Data supplied =>
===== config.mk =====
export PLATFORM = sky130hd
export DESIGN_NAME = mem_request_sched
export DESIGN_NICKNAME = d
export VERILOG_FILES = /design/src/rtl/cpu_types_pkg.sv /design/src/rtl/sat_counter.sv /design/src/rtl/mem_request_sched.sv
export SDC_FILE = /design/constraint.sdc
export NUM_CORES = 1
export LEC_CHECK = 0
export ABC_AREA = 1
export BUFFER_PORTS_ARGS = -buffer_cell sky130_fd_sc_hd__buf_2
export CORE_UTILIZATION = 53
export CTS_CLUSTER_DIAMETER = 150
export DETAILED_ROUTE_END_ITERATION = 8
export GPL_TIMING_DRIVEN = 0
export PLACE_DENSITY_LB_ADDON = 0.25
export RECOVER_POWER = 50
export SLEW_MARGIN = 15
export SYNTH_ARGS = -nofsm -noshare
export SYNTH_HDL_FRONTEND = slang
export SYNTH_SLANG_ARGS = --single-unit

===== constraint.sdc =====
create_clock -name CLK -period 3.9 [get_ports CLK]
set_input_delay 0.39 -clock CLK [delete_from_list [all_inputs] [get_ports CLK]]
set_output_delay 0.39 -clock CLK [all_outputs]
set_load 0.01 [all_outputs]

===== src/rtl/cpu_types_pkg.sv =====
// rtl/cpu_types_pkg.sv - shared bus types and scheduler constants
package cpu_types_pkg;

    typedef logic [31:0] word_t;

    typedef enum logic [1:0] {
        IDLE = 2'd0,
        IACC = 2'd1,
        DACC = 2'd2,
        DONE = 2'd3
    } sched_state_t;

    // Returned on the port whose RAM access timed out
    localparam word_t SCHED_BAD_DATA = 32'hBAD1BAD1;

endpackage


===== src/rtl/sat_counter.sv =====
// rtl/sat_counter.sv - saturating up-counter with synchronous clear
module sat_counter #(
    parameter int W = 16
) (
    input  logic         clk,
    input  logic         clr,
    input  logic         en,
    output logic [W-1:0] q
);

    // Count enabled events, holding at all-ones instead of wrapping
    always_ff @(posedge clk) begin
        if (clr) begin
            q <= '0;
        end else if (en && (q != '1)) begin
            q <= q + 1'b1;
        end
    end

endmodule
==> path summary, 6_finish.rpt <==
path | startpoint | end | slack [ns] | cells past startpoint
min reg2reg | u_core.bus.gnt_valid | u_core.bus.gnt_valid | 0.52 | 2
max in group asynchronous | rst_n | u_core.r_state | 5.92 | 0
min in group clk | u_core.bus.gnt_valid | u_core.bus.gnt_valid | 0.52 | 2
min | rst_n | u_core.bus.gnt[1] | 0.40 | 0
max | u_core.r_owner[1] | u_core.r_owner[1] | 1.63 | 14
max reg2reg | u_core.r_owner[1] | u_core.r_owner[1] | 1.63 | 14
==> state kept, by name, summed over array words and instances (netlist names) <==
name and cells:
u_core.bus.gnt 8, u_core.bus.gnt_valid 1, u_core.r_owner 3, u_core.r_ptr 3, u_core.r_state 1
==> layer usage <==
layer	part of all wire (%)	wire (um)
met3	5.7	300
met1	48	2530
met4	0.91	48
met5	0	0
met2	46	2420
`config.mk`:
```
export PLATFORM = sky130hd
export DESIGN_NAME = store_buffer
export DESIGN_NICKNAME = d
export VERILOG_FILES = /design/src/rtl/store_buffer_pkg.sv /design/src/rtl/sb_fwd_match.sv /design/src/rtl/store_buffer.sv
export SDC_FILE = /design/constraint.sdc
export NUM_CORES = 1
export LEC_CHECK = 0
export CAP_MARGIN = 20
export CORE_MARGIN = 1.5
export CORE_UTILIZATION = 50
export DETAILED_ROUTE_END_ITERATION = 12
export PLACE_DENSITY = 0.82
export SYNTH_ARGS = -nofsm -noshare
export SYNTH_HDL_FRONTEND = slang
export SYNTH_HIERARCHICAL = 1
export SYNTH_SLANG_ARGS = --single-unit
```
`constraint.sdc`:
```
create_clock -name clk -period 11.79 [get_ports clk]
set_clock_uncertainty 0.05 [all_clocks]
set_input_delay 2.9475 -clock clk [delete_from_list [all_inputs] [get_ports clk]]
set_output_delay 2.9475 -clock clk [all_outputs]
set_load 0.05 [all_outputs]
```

Task details =>
Nothing but the lines from the line with "min in group" to the last line of the listing above should appear; please retype them exactly, both ends included.

Your solution =>
min in group clk | u_core.bus.gnt_valid | u_core.bus.gnt_valid | 0.52 | 2
min | rst_n | u_core.bus.gnt[1] | 0.40 | 0
max | u_core.r_owner[1] | u_core.r_owner[1] | 1.63 | 14
max reg2reg | u_core.r_owner[1] | u_core.r_owner[1] | 1.63 | 14
==> state kept, by name, summed over array words and instances (netlist names) <==
name and cells:
u_core.bus.gnt 8, u_core.bus.gnt_valid 1, u_core.r_owner 3, u_core.r_ptr 3, u_core.r_state 1
==> layer usage <==
layer	part of all wire (%)	wire (um)
met3	5.7	300
met1	48	2530
met4	0.91	48
met5	0	0
met2	46	2420
`config.mk`:
```
export PLATFORM = sky130hd
export DESIGN_NAME = store_buffer
export DESIGN_NICKNAME = d
export VERILOG_FILES = /design/src/rtl/store_buffer_pkg.sv /design/src/rtl/sb_fwd_match.sv /design/src/rtl/store_buffer.sv
export SDC_FILE = /design/constraint.sdc
export NUM_CORES = 1
export LEC_CHECK = 0
export CAP_MARGIN = 20
export CORE_MARGIN = 1.5
export CORE_UTILIZATION = 50
export DETAILED_ROUTE_END_ITERATION = 12
export PLACE_DENSITY = 0.82
export SYNTH_ARGS = -nofsm -noshare
export SYNTH_HDL_FRONTEND = slang
export SYNTH_HIERARCHICAL = 1
export SYNTH_SLANG_ARGS = --single-unit
```
`constraint.sdc`:
```
create_clock -name clk -period 11.79 [get_ports clk]
set_clock_uncertainty 0.05 [all_clocks]
set_input_delay 2.9475 -clock clk [delete_from_list [all_inputs] [get_ports clk]]
set_output_delay 2.9475 -clock clk [all_outputs]
set_load 0.05 [all_outputs]
```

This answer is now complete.